VI — The Frontier → Chapter 27
VECTOR SEARCH & ANN
Section 26.1
01

Exact kNN → HNSW small-world graphs

Every RAG system you’ve used in 2023+ runs on vector search. The query text becomes an embedding; the database has billions of pre-computed embeddings; you need to find the K nearest. Doing this exactly (compare against every database vector) is O(N · d) per query — for N = 1 billion and d = 1024, that’s a trillion FLOPs per query. Untenable. The field invented approximate nearest neighbor (ANN) algorithms that trade some recall for orders-of-magnitude speedup. Of these, HNSW (Malkov 2018, “Hierarchical Navigable Small World”) is the dominant graph-based approach. It builds a multi-layer graph where higher layers are sparse “highways” and the bottom layer has many short-range connections; search descends from top to bottom via greedy navigation. 10-100× speedup at 90%+ recall.

The exact kNN baseline

For a query q ∈ ℝ^d and database of N vectors:

Exact kNN by brute force: for each x_i in database: d_i = || q - x_i ||² (or dot product, or cosine — choose your metric) sort by d_i; return top K. Cost per query: O(N · d) FLOPs for distance computation + O(N log K) for partial sort. Memory: O(N · d) for the database. For N = 10⁶, d = 768 (sentence-transformer typical): Per-query FLOPs: 1.5 · 10⁹. At H100 throughput: ~1.5 ms. At 100 queries/sec: 150 ms total compute. Tolerable. For N = 10⁹, d = 1024 (production-scale embedding store): Per-query FLOPs: 2 · 10¹². At H100: ~2 seconds. At 100 queries/sec: 200 seconds. Catastrophic.

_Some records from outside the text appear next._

What follows belongs to an exercise in optimizing a design on an open flow for small area, a short achievable clock period and few clock cycles; a production flow would make more cautious choices.
Only simulation tests tie the RTL to the original design; equivalence was not proved.
Power and IR drop assume default switching activity.

==> design/flow/design.v <==
module sw_link_core (
    input  wire         clk,
    input  wire         rst,             
    input  wire [7:0]   cfg_self_addr,   
    input  wire [7:0]   cfg_peer_addr,   
    input  wire [6:0]   prog_len,        
    output wire [5:0]   prog_addr,       
    input  wire [7:0]   prog_data,       
    output wire         call_valid,
    output wire [3:0]   call_op,
    output wire [3:0]   call_len,
    output wire [111:0] call_data,
    input  wire         call_ready,
    input  wire         resp_ok,
    input  wire [1:0]   resp_mode,
    input  wire [3:0]   resp_len,
    input  wire [111:0] resp_data,
    input  wire         irq_rx,          
    input  wire         host_req,        
    input  wire [23:0]  host_slots,
    output wire [5:0]   err,
    output wire [1:0]   rej_reason,
    output wire [1:0]   lsm_state,
    output wire [5:0]   ord_code,
    output wire         halted
);
    localparam [3:0] OP_ENTER_RX    = 4'd0,
                     OP_TX_NONEMPTY = 4'd1,
                     OP_FLUSH_TX    = 4'd2,
                     OP_SEND        = 4'd3,
                     OP_READ_STATUS = 4'd4,
                     OP_RX_NONEMPTY = 4'd5,
                     OP_FLUSH_RX    = 4'd6,
                     OP_RECEIVE     = 4'd7,
                     OP_SAMPLE      = 4'd8,
                     OP_EMIT        = 4'd9;
    localparam [1:0] M_IDLE = 2'd0, M_RX = 2'd1, M_TX = 2'd2, M_REC = 2'd3;
    localparam [7:0] I_NOP        = 8'h00,
                     I_DELAY      = 8'h01,
                     I_SAMPLE     = 8'h02,
                     I_HOSTFWD    = 8'h03,
                     I_ORDREQ_ACK = 8'h04,
                     I_ENC_VALUE  = 8'h10,
                     I_ENC_ORDER  = 8'h11,
                     I_DEC_VALUE  = 8'h12,
                     I_DEC_ORDER  = 8'h13,
                     I_ORD_PACK   = 8'h20,
                     I_ORD_TAGCUR = 8'h21,
                     I_ORD_UNPACK = 8'h22,
                     I_ORD_APPLY  = 8'h23,
                     I_LINK_INIT  = 8'h30,
                     I_LINK_SEND  = 8'h31,
                     I_LINK_REARM = 8'h32,
                     I_LINK_RECV  = 8'h33,
                     I_LINK_RXDONE= 8'h34;
    localparam [7:0] CH_T = 8'h54, CH_L = 8'h4C, CH_H = 8'h48;
    localparam [3:0] SPIN_CAP        = 4'd8;
    localparam [7:0] STALL_THRESHOLD = 8'd10;
    localparam [1:0] S_FETCH = 2'd0, S_EXEC = 2'd1, S_CALL = 2'd2, S_HALT = 2'd3;
    function known;
        input [7:0] b;
        known = (b == CH_T) || (b == CH_L) || (b == CH_H);
    endfunction
    function [1:0] code_of;
        input [7:0] b;
        code_of = (b == CH_T) ? 2'b00 : (b == CH_L) ? 2'b01 : 2'b10;
    endfunction
    function [7:0] letter_of;
        input [1:0] c;
        letter_of = (c == 2'b00) ? CH_T : (c == 2'b01) ? CH_L : CH_H;
    endfunction
    function legal;
        input [7:0] w;
        begin
            case (w)
                I_NOP, I_DELAY, I_SAMPLE, I_HOSTFWD, I_ORDREQ_ACK,
                I_ENC_VALUE, I_ENC_ORDER, I_DEC_VALUE, I_DEC_ORDER,
                I_ORD_PACK, I_ORD_TAGCUR, I_ORD_UNPACK, I_ORD_APPLY,
                I_LINK_INIT, I_LINK_SEND, I_LINK_REARM, I_LINK_RECV,
                I_LINK_RXDONE: legal = 1'b1;
                default:       legal = w[7];
            endcase
        end
    endfunction
    reg [1:0]   state;
    reg [5:0]   pc;
    reg [7:0]   ir;
    reg [3:0]   cop;           
    reg [3:0]   spin_n;        
    reg [7:0]   op_tag;
    reg [31:0]  op_temp;
    reg [15:0]  op_hum;
    reg [31:0]  op_lux;
    reg [7:0]   op_slot0, op_slot1, op_slot2;
    reg [7:0]   res_tag;
    reg [31:0]  res_temp;
    reg [15:0]  res_hum;
    reg [31:0]  res_lux;
    reg [7:0]   res_slot0, res_slot1, res_slot2;
    reg [111:0] txbuf;
    reg [3:0]   txlen;
    reg [111:0] rxbuf;
    reg [3:0]   rxlen;
    reg         rx_pend, order_pend, res_valid, rx_ok, ord_ok;
    reg [1:0]   lsm;
    reg [7:0]   stall_cnt;
    reg [5:0]   err_r;
    reg [1:0]   rej_r;
    reg [1:0]   ord0, ord1, ord2;
    assign prog_addr  = pc;
    assign call_valid = (state == S_CALL);
    assign call_op    = cop;
    assign call_len   = txlen;
    assign call_data  = (cop == OP_EMIT) ? {32'd0, res_hum, res_lux, res_temp} : txbuf;
    assign err        = err_r;
    assign rej_reason = rej_r;
    assign lsm_state  = lsm;
    assign ord_code   = {ord2, ord1, ord0};
    assign halted     = (state == S_HALT);
    wire [5:0]  pc_next  = pc + 6'd1;
    wire [5:0]  pc_skip  = pc + 6'd1 + {2'b00, ir[3:0]};
    wire [7:0]  stall_inc = stall_cnt + 8'd1;
    wire [7:0]  rx_dst  = rxbuf[15:8];
    wire [7:0]  rx_b3   = rxbuf[31:24];
    wire [7:0]  rx_b4   = rxbuf[39:32];
    wire [7:0]  rx_b5   = rxbuf[47:40];
    wire [1:0]  t_cls = res_tag[7:6];
    wire [1:0]  t_c0  = res_tag[5:4];
    wire [1:0]  t_c1  = res_tag[3:2];
    wire [1:0]  t_c2  = res_tag[1:0];
    always @(posedge clk) begin
        if (rst) begin
            state      <= S_FETCH;
            pc         <= 6'd0;
            ir         <= 8'd0;
            cop        <= 4'd0;
            spin_n     <= 4'd0;
            op_tag     <= 8'd0;
            op_temp    <= 32'd0;
            op_hum     <= 16'd0;
            op_lux     <= 32'd0;
            op_slot0   <= 8'd0;
            op_slot1   <= 8'd0;
            op_slot2   <= 8'd0;
            res_tag    <= 8'd0;
            res_temp   <= 32'd0;
            res_hum    <= 16'd0;
            res_lux    <= 32'd0;
            res_slot0  <= 8'd0;
            res_slot1  <= 8'd0;
            res_slot2  <= 8'd0;
            txbuf      <= 112'd0;
            txlen      <= 4'd0;
            rxbuf      <= 112'd0;
            rxlen      <= 4'd0;
            rx_pend    <= 1'b0;
            order_pend <= 1'b0;
            res_valid  <= 1'b0;
            rx_ok      <= 1'b0;
            ord_ok     <= 1'b0;
            lsm        <= M_IDLE;
            stall_cnt  <= 8'd0;
            err_r      <= 6'd0;
            rej_r      <= 2'd0;
            ord0       <= 2'b00;      
            ord1       <= 2'b01;      
            ord2       <= 2'b10;      
        end else begin
            case (state)
            S_FETCH: begin
                if ({1'b0, pc} >= prog_len || !legal(prog_data)) begin
                    err_r[5] <= 1'b1;
                    state    <= S_HALT;
                end else begin
                    ir    <= prog_data;
                    state <= S_EXEC;
                end
            end
            S_EXEC: begin
                pc    <= pc_next;
                state <= S_FETCH;
                if (ir[7:6] == 2'b11) begin
                    pc <= ir[5:0];
                end else if (ir[7:6] == 2'b10) begin
                    case (ir[5:4])
                        2'd0: if (!rx_pend)    pc <= pc_skip;
                        2'd1: if (!order_pend) pc <= pc_skip;
                        2'd2: if (!res_valid)  pc <= pc_skip;
                        2'd3: if (!ord_ok)     pc <= pc_skip;
                    endcase
                end else begin
                    case (ir)
                    I_SAMPLE: begin
                        pc <= pc; cop <= OP_SAMPLE; state <= S_CALL;
                    end
                    I_HOSTFWD: begin
                        pc <= pc; cop <= OP_EMIT; state <= S_CALL;
                    end
                    I_ORDREQ_ACK: order_pend <= 1'b0;
                    I_ENC_VALUE: begin
                        txbuf <= {op_lux, op_hum, op_temp, op_tag,
                                  cfg_self_addr, cfg_peer_addr, 8'd13};
                        txlen <= 4'd14;
                    end
                    I_ENC_ORDER: begin
                        txbuf[47:0] <= {op_slot2, op_slot1, op_slot0,
                                        cfg_self_addr, cfg_peer_addr, 8'd5};
                        txlen <= 4'd6;
                    end
                    I_DEC_VALUE: begin
                        if (rx_ok && rxlen >= 4'd14 && rx_dst == cfg_self_addr) begin
                            res_valid <= 1'b1;
                            res_tag   <= rx_b3;
                            res_temp  <= rxbuf[63:32];
                            res_hum   <= rxbuf[79:64];
                            res_lux   <= rxbuf[111:80];
                        end else begin
                            res_valid <= 1'b0;
                        end
                    end
                    I_DEC_ORDER: begin
                        if (rx_ok && rxlen >= 4'd6 && rx_dst == cfg_self_addr) begin
                            res_valid <= 1'b1;
                            res_slot0 <= rx_b3;
                            res_slot1 <= rx_b4;
                            res_slot2 <= rx_b5;
                        end else begin
                            res_valid <= 1'b0;
                        end
                    end
                    I_ORD_PACK: begin
                        if (!known(op_slot0) || !known(op_slot1) || !known(op_slot2))
                            err_r[4] <= 1'b1;
                        else
                            op_tag <= {2'b00, code_of(op_slot0), code_of(op_slot1),
                                       code_of(op_slot2)};
                    end
                    I_ORD_TAGCUR: op_tag <= {2'b00, ord0, ord1, ord2};
                    I_ORD_UNPACK: begin
                        if (t_cls[1]) begin
                            ord_ok <= 1'b0; rej_r <= 2'd1; err_r[3] <= 1'b1;
                        end else if (t_c0 == t_c1 || t_c0 == t_c2 || t_c1 == t_c2) begin
                            ord_ok <= 1'b0; rej_r <= 2'd2; err_r[3] <= 1'b1;
                        end else if (t_c0 == 2'b11 || t_c1 == 2'b11 || t_c2 == 2'b11) begin
                            ord_ok <= 1'b0; rej_r <= 2'd3; err_r[3] <= 1'b1;
                        end else begin
                            ord_ok    <= 1'b1;
                            res_slot0 <= letter_of(t_c0);
                            res_slot1 <= letter_of(t_c1);
                            res_slot2 <= letter_of(t_c2);
                        end
                    end
                    I_ORD_APPLY: begin
                        if (res_slot0 == res_slot1 || res_slot0 == res_slot2 ||
                            res_slot1 == res_slot2) begin
                            ord_ok <= 1'b0; rej_r <= 2'd2; err_r[3] <= 1'b1;
                        end else if (!known(res_slot0) || !known(res_slot1) ||
                                     !known(res_slot2)) begin
                            ord_ok <= 1'b0; rej_r <= 2'd3; err_r[3] <= 1'b1;
                        end else begin
                            ord_ok <= 1'b1;
                            ord0   <= code_of(res_slot0);
                            ord1   <= code_of(res_slot1);
                            ord2   <= code_of(res_slot2);
                        end
                    end
                    I_LINK_INIT, I_LINK_RXDONE: begin
                        pc <= pc; cop <= OP_ENTER_RX; state <= S_CALL;
                    end
                    I_LINK_SEND: begin
                        if (txlen == 4'd0) begin
                            err_r[4] <= 1'b1;
                        end else begin
                            pc <= pc; cop <= OP_TX_NONEMPTY; state <= S_CALL;
                        end
                    end
                    I_LINK_REARM: begin
                        pc <= pc; cop <= OP_READ_STATUS; spin_n <= 4'd0;
                        state <= S_CALL;
                    end
                    I_LINK_RECV: begin
                        pc <= pc; cop <= OP_RECEIVE; state <= S_CALL;
                    end
                    default: ;    
                    endcase
                end
            end
            S_CALL: begin
                if (call_ready) begin
                    pc    <= pc_next;
                    state <= S_FETCH;
                    case (cop)
                    OP_SAMPLE: begin
                        op_temp <= resp_data[31:0];
                        op_hum  <= resp_data[47:32];
                        op_lux  <= resp_data[79:48];
                    end
                    OP_EMIT: ;
                    OP_ENTER_RX: begin
                        lsm <= M_RX;
                        if (ir == I_LINK_INIT) begin
                            stall_cnt <= 8'd0;
                        end else if (ir == I_LINK_RXDONE) begin
                            rx_pend <= 1'b0;
                        end else begin
                            stall_cnt <= 8'd0;
                            err_r[2]  <= 1'b1;
                        end
                    end
                    OP_TX_NONEMPTY: begin
                        pc <= pc; state <= S_CALL;
                        cop <= resp_ok ? OP_FLUSH_TX : OP_SEND;
                    end
                    OP_FLUSH_TX: begin
                        pc <= pc; state <= S_CALL; cop <= OP_SEND;
                    end
                    OP_SEND: begin
                        if (!resp_ok) err_r[0] <= 1'b1;
                        lsm    <= M_TX;
                        spin_n <= 4'd0;
                        pc <= pc; state <= S_CALL; cop <= OP_READ_STATUS;
                    end
                    OP_READ_STATUS: begin
                        if (resp_mode == M_TX && spin_n + 4'd1 != SPIN_CAP) begin
                            spin_n <= spin_n + 4'd1;
                            pc <= pc; state <= S_CALL;
                        end else if (ir == I_LINK_SEND) begin
                            if (resp_mode == M_TX) err_r[2] <= 1'b1;
                            else                   lsm <= M_IDLE;
                        end else begin
                            if (resp_mode == M_TX) err_r[2] <= 1'b1;
                            if (resp_mode == M_RX) begin
                                stall_cnt <= 8'd0;
                                lsm       <= M_RX;
                            end else if (stall_inc > STALL_THRESHOLD) begin
                                pc <= pc; state <= S_CALL; cop <= OP_RX_NONEMPTY;
                            end else begin
                                stall_cnt <= stall_inc;
                                lsm       <= M_REC;
                            end
                        end
                    end
                    OP_RX_NONEMPTY: begin
                        pc <= pc; state <= S_CALL;
                        cop <= resp_ok ? OP_FLUSH_RX : OP_ENTER_RX;
                    end
                    OP_FLUSH_RX: begin
                        pc <= pc; state <= S_CALL; cop <= OP_ENTER_RX;
                    end
                    OP_RECEIVE: begin
                        if (resp_ok) begin
                            rxbuf <= resp_data;
                            rxlen <= resp_len;
                            rx_ok <= 1'b1;
                        end else begin
                            err_r[1] <= 1'b1;
                            rx_ok    <= 1'b0;
                        end
                    end
                    default: ;
                    endcase
                end
            end
            default: ;    
            endcase
            if (irq_rx)
                rx_pend <= 1'b1;
            if (host_req) begin
                op_slot0   <= host_slots[7:0];
                op_slot1   <= host_slots[15:8];
                op_slot2   <= host_slots[23:16];
                order_pend <= 1'b1;
            end
        end
    end
endmodule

The brute-force baseline becomes impractical past ~10M vectors. For production systems, approximate methods are mandatory.

The curse of dimensionality (revisited from Ch.6)

Why is high-dim vector search particularly hard? Part of the answer comes from Ch.6 §1:

In high dimensions: - Pairwise distances become nearly equal (mass of d-ball is on the surface). - The "nearest" vector is only marginally closer than the "average" vector. - Locality-sensitive techniques that work in 2-3D fail in 1024D. For random unit vectors in d dimensions: E[ || a - b ||² ] = 2 (independent of d). Var[ || a - b ||² ] ≈ 8/d (decreases with d). So in high d, all pairs have distance ~√2 with tiny variance. The "nearest" vector to a query is barely different from a random vector. Practical consequence: Any ANN method must reach recall ≥ 0.9 to be useful. Methods that achieve "approximate within 2-3x" of the nearest distance don't return useful results in high-d.
— think, then check —

Why high-d is structurally harder:

In 2D space, a query point has clear “neighbors” — points within distance r form a disk of radius r. The expected number of database points within that disk is small (if data is spread uniformly).

In 1024D, the volume of a “ball” of radius r grows as r^1024. To contain enough data points to be the nearest neighbor, r must be only slightly less than the typical pairwise distance. The “nearest” point is only marginally distinguishable from a random point.

From Ch.6: for random unit vectors in d-dim space, mean pairwise distance is √2 with variance ~1/d. As d grows, distances concentrate; the nearest neighbor signal weakens.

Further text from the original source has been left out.